[PATCH 1 of 5] extdata: add extdatasource reader

Fri Sep 23 13:47:18 EDT 2016

On Thu, 2016-09-22 at 18:20 -0500, Kevin Bullock wrote:
> > 
> > On Sep 22, 2016, at 13:21, Matt Mackall <mpm at selenic.com> wrote:
> > 
> > # HG changeset patch
> > # User Matt Mackall <mpm at selenic.com>
> > # Date 1473794045 18000
> > #      Tue Sep 13 14:14:05 2016 -0500
> > # Node ID 19bf2776dfe39befdc479253e1e7d030b41c08f9
> > # Parent  5271ae66615207f39cc41d78f4541bc6f8ca6ff6
> > extdata: add extdatasource reader
> > 
> > This adds basic support for extdata, a way to add external data
> > sources for revsets and templates. An extdata data source is simply a
> > list of lines of the form:
> > 
> > <revision identifier>[<space><freeform text>]\n
> > 
> > An extdata source is configured thusly:
> > 
> > [extdata]
> > name = <a url or path>
> > 
> > urls of the form shell: are launch shell commands to generate data.
> > 
> > diff -r 5271ae666152 -r 19bf2776dfe3 mercurial/scmutil.py
> > --- a/mercurial/scmutil.py	Wed Sep 21 17:05:27 2016 -0400
> > +++ b/mercurial/scmutil.py	Tue Sep 13 14:14:05 2016 -0500
> > @@ -29,6 +29,7 @@
> >     phases,
> >     revset,
> >     similar,
> > +    url,
> >     util,
> > )
> > 
> > @@ -1418,3 +1419,66 @@
> >             return
> > 
> >         self._queue.put(fh, block=True, timeout=None)
> > +
> > +def extdatasources(repo):
> > +    sources = set()
> > +    for k, v in repo.ui.configitems("extdata"):
> > +        sources.add(k)
> > +    return sources
> > +
> > +def extdatasource(repo, source):
> > +    """gather a map of rev -> value dict from the specified source
> > +
> > +    A source spec is treated as a URL, with a special case shell: type
> > +    for parsing the output from a shell command.
> > +
> > +    The data is parsed as a series of newline-separated records where
> > +    each record is a revision specifier optionally followed by a space
> > +    and a freeform string value. If the revision is known locally, it
> > +    is converted to a rev, otherwise the record is skipped.
> > +
> > +    Note that both key and value are treated as UTF-8 and converted to
> > +    the local encoding. This allows uniformity between local and
> > +    remote data sources.
> That's a bit unfortunate. If we're expecting them to be read as UTF-8, can't
> we just keep them in UTF-8 all the way thru?
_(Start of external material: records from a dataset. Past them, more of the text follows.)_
$ cat src/rtl/regfile_bram_mp.sv
// Multi-read-port register file on replicated block RAM: one RAM copy per read
// port plus one for the probe, all sharing a single write port.
module regfile_bram_mp #(
    parameter int DATA_WIDTH   = 32,
    parameter int ADDR_WIDTH   = 5,
    parameter int NUM_RD_PORTS = 2,
    parameter int ZERO_REG     = 1,
    parameter int PROBE_ADDR   = 15
) (
    input logic              clk,
    input logic              rst_n,
    regfile_bram_mp_if.slave bus
);
    // state | meaning
    // CLEAR | zeroing every RAM copy, one address per cycle; accesses ignored
    // RUN   | normal operation, ready high until the next reset

    localparam int                    DEPTH      = 2 ** ADDR_WIDTH;
    localparam int                    NUM_COPIES = NUM_RD_PORTS + 1;
    localparam logic [ADDR_WIDTH:0]   CLR_LAST   = (ADDR_WIDTH + 1)'(DEPTH - 1);
    localparam logic [ADDR_WIDTH-1:0] PROBE_IDX  = ADDR_WIDTH'(PROBE_ADDR);

    typedef enum logic {CLEAR, RUN} stateT;

    stateT                 state, stateNext;
    logic [ADDR_WIDTH:0]   clrPtr, clrPtrNext;
    logic                  memWe;
    logic [ADDR_WIDTH-1:0] memAddr;
    logic [DATA_WIDTH-1:0] memWrData;
    logic                  wrToZero;

    assign wrToZero  = (ZERO_REG != 0) && (bus.wr_addr == '0);
    assign bus.ready = (state == RUN);

    always_ff @(posedge clk) begin
        if (!rst_n) begin
            state  <= CLEAR;
            clrPtr <= '0;
        end else begin
            state  <= stateNext;
            clrPtr <= clrPtrNext;
        end
    end

    always_comb begin
        stateNext  = state;
        clrPtrNext = clrPtr;
        memWe      = 1'b0;
        memAddr    = bus.wr_addr;
        memWrData  = bus.wr_data;
        case (state)
            CLEAR: begin
                memWe      = 1'b1;
                memAddr    = clrPtr[ADDR_WIDTH-1:0];
                memWrData  = '0;
                clrPtrNext = clrPtr + 1'b1;
                if (clrPtr == CLR_LAST) stateNext = RUN;
            end
            RUN: begin
                memWe = bus.wr_en && !wrToZero;
            end
            default: stateNext = CLEAR;
        endcase
        // Nothing may land in the RAM on a reset edge, including the clear write.
        if (!rst_n) memWe = 1'b0;
    end

    for (genvar c = 0; c < NUM_COPIES; c++) begin : gCopy
        logic [DATA_WIDTH-1:0] mem [DEPTH];
        logic [ADDR_WIDTH-1:0] rAddr;
        logic                  rEn;
        logic [DATA_WIDTH-1:0] rOut;

        if (c < NUM_RD_PORTS) begin : gPort
            assign rAddr = bus.rd_addr[c*ADDR_WIDTH +: ADDR_WIDTH];
            assign rEn   = bus.rd_en[c];
            assign bus.rd_data[c*DATA_WIDTH +: DATA_WIDTH] = rOut;
        end else begin : gProbe
            assign rAddr          = PROBE_IDX;
            assign rEn            = 1'b1;
            assign bus.probe_data = rOut;
        end

        always_ff @(posedge clk) begin
            if (memWe) mem[memAddr] <= memWrData;
        end

        // Forwarding covers the RAM's read-old-data behaviour on a colliding write.
        always_ff @(posedge clk) begin
            if (!rst_n) begin
                rOut <= '0;
            end else if (state == RUN && rEn) begin
                if (ZERO_REG != 0 && rAddr == '0)
                    rOut <= '0;
                else if (bus.wr_en && bus.wr_addr == rAddr)
                    rOut <= bus.wr_data;
                else
                    rOut <= mem[rAddr];
            end
        end
    end
endmodule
We always work internally in the local encoding. Sane local encodings include:
utf-8. We've normally got two strategies: files owned by users and stored in
local encoding (hgrc) and files owned by Mercurial and stored in utf-8
(bookmarks). So this note is to point out that this is different from the usual
case.. because URLs might (or might not) be remote, shared resources that need
to be in utf-8 for portability.

> > 
> > +    """
> > +
> > +    spec = repo.ui.config("extdata", source)
> > +    if not spec:
> > +        raise util.Abourt(_("unknown extdata source '%s'") % source)
> Typo here. I suppose there's no great way to test against this.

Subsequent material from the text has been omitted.